California House Price Prediction Demo
This project aims to understand how house prices are determined and how they correlate with various factors in California. By analyzing the data, we can gain insights into the housing market trends and factors influencing house prices.
The dataset includes the following features:
- Longitude: Indicates how far west a house is.
- Latitude: Indicates how far north a house is.
- Housing Median Age: Median age of houses within a block; lower values represent newer buildings.
- Total Rooms: Total number of rooms within a block.
- Total Bedrooms: Total number of bedrooms within a block.
- Population: Total number of people residing within a block.
- Households: Total number of households within a block.
- Median Income: Median income for households within a block (measured in tens of thousands of US Dollars).
- Median House Value: Median house value for households within a block (measured in US Dollars).
- Ocean Proximity: Indicates the location of the house with respect to the ocean/sea.
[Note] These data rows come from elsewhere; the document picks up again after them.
`src/rtl/serial_sub_pkg.sv`:
```
// Shared definitions for the digit-serial subtractor: FSM state encoding and
// counter sizing helper.
package serial_sub_pkg;

    typedef enum logic {
        IDLE = 1'b0,
        RUN  = 1'b1
    } state_t;

    // A single-digit operation still needs a one-bit counter to compare against.
    function automatic int cnt_width(input int n);
        return (n < 2) ? 1 : $clog2(n);
    endfunction

endpackage

```
`src/rtl/serial_sub_digit_sub.sv`:
```
// Combinational DIGIT-bit subtractor with borrow in/out; also exposes the
// borrow entering its top bit so the caller can derive signed overflow.
module digit_sub
    import serial_sub_pkg::*;
#(
    parameter int DIGIT = 1
) (
    input  logic [DIGIT-1:0] x,
    input  logic [DIGIT-1:0] y,
    input  logic             bi,
    output logic [DIGIT-1:0] d,
    output logic             bo,
    output logic             bo_msb_in
);

    logic [DIGIT:0] full;

    // One extra bit of headroom: the MSB of the widened difference is the borrow.
    assign full = {1'b0, x} - {1'b0, y} - {{DIGIT{1'b0}}, bi};
    assign d    = full[DIGIT-1:0];
    assign bo   = full[DIGIT];

    generate
        if (DIGIT == 1) begin : g_one
            assign bo_msb_in = bi;
        end else begin : g_multi
            logic [DIGIT-1:0] lo;
            assign lo = {1'b0, x[DIGIT-2:0]} - {1'b0, y[DIGIT-2:0]}
                        - {{(DIGIT-1){1'b0}}, bi};
            assign bo_msb_in = lo[DIGIT-1];
        end
    endgenerate

endmodule

```
`src/rtl/serial_sub.sv`:
```
// Digit-serial subtractor: diff = a - b - bin over WIDTH bits, DIGIT bits per
// clock, framed by a start/busy/done handshake with results held until the next op.
module serial_sub
    import serial_sub_pkg::*;
#(
    parameter int WIDTH = 8,
    parameter int DIGIT = 1
) (
    input  logic             clk,
    input  logic             rst_n,
    input  logic             start,
    input  logic [WIDTH-1:0] a,
    input  logic [WIDTH-1:0] b,
    input  logic             bin,
    output logic             busy,
    output logic             done,
    output logic [WIDTH-1:0] diff,
    output logic             bout,
    output logic             ovf
);

    localparam int N  = WIDTH / DIGIT;
    localparam int CW = cnt_width(N);

    generate
        if ((WIDTH < 2) || (DIGIT < 1) || ((WIDTH % DIGIT) != 0)) begin : g_bad_params
            $error("serial_sub: WIDTH must be >= 2 and an exact multiple of DIGIT");
        end
    endgenerate

    state_t           state_q, state_d;
    logic [CW-1:0]    cnt_q, cnt_d;
    logic [WIDTH-1:0] a_q, a_d;
    logic [WIDTH-1:0] b_q, b_d;
    logic [WIDTH-1:0] res_q, res_d;
    logic [WIDTH-1:0] diff_q, diff_d;
    logic             brw_q, brw_d;
    logic             done_q, done_d;
    logic             bout_q, bout_d;
    logic             ovf_q, ovf_d;

    logic [DIGIT-1:0] dg_d;
    logic             dg_bo;
    logic             dg_bmi;
    logic [WIDTH-1:0] res_shift;
    logic             last_digit;

    digit_sub #(
        .DIGIT(DIGIT)
    ) u_digit (
        .x        (a_q[DIGIT-1:0]),
        .y        (b_q[DIGIT-1:0]),
        .bi       (brw_q),
        .d        (dg_d),
        .bo       (dg_bo),
        .bo_msb_in(dg_bmi)
    );

    // New digits enter at the MSB so after N shifts digit 0 sits at the LSB.
    generate
        if (DIGIT == WIDTH) begin : g_full_width
            assign res_shift = dg_d;
        end else begin : g_shift
            assign res_shift = {dg_d, res_q[WIDTH-1:DIGIT]};
        end
    endgenerate

    assign last_digit = (state_q == RUN) && (cnt_q == CW'(N - 1));

    always_comb begin
        state_d = state_q;
        cnt_d   = cnt_q;
        a_d     = a_q;
        b_d     = b_q;
        res_d   = res_q;
        brw_d   = brw_q;
        diff_d  = diff_q;
        bout_d  = bout_q;
        ovf_d   = ovf_q;
        done_d  = 1'b0;
        case (state_q)
            IDLE: begin
                if (start) begin
                    a_d     = a;
                    b_d     = b;
                    brw_d   = bin;
                    cnt_d   = '0;
                    res_d   = '0;
                    state_d = RUN;
                end
            end
            RUN: begin
                a_d   = a_q >> DIGIT;
                b_d   = b_q >> DIGIT;
                res_d = res_shift;
                brw_d = dg_bo;
                cnt_d = cnt_q + 1'b1;
                if (last_digit) begin
                    state_d = IDLE;
                    done_d  = 1'b1;
                    diff_d  = res_shift;
                    bout_d  = dg_bo;
                    // The last digit's top bit is bit WIDTH-1 of the whole word.
                    ovf_d   = dg_bo ^ dg_bmi;
                end
            end
            default: state_d = IDLE;
        endcase
    end

    always_ff @(posedge clk or negedge rst_n) begin
        if (!rst_n) begin
            state_q <= IDLE;
            cnt_q   <= '0;
            a_q     <= '0;
            b_q     <= '0;
            res_q   <= '0;
            brw_q   <= 1'b0;
            diff_q  <= '0;
            bout_q  <= 1'b0;
            ovf_q   <= 1'b0;
            done_q  <= 1'b0;
        end else begin
            state_q <= state_d;
            cnt_q   <= cnt_d;
            a_q     <= a_d;
            b_q     <= b_d;
            res_q   <= res_d;
            brw_q   <= brw_d;
            diff_q  <= diff_d;
            bout_q  <= bout_d;
            ovf_q   <= ovf_d;
            done_q  <= done_d;
        end
    end

    assign busy = (state_q == RUN);
    assign done = done_q;
    assign diff = diff_q;
    assign bout = bout_q;
    assign ovf  = ovf_q;

endmodule

```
I have cleaned the data by:
- Dropping null rows
- Providing one-hot vectors for categorical variables
- Found correlation between variables using heatmap, etc.
- NumPy
- Pandas
- Matplotlib
- Seaborn
- Scikit-learn
- Linear Regression
- Random Forest Regressor
You can try out this model using the California housing prices dataset available on Kaggle: California Housing Prices Dataset
- Linear Regression: 0.6687407117584969 (66.87%)
- Linear Regression (After Scaling): 0.6692303774756764 (66.92%)
- RandomForestRegressor: 0.7649087057809763 (76.49%)
- GridSearchCV RandomForestRegressor: 0.771010764128469 (77.1%)
The project has been completed successfully, providing valuable insights into data analysis concepts and data science methodologies.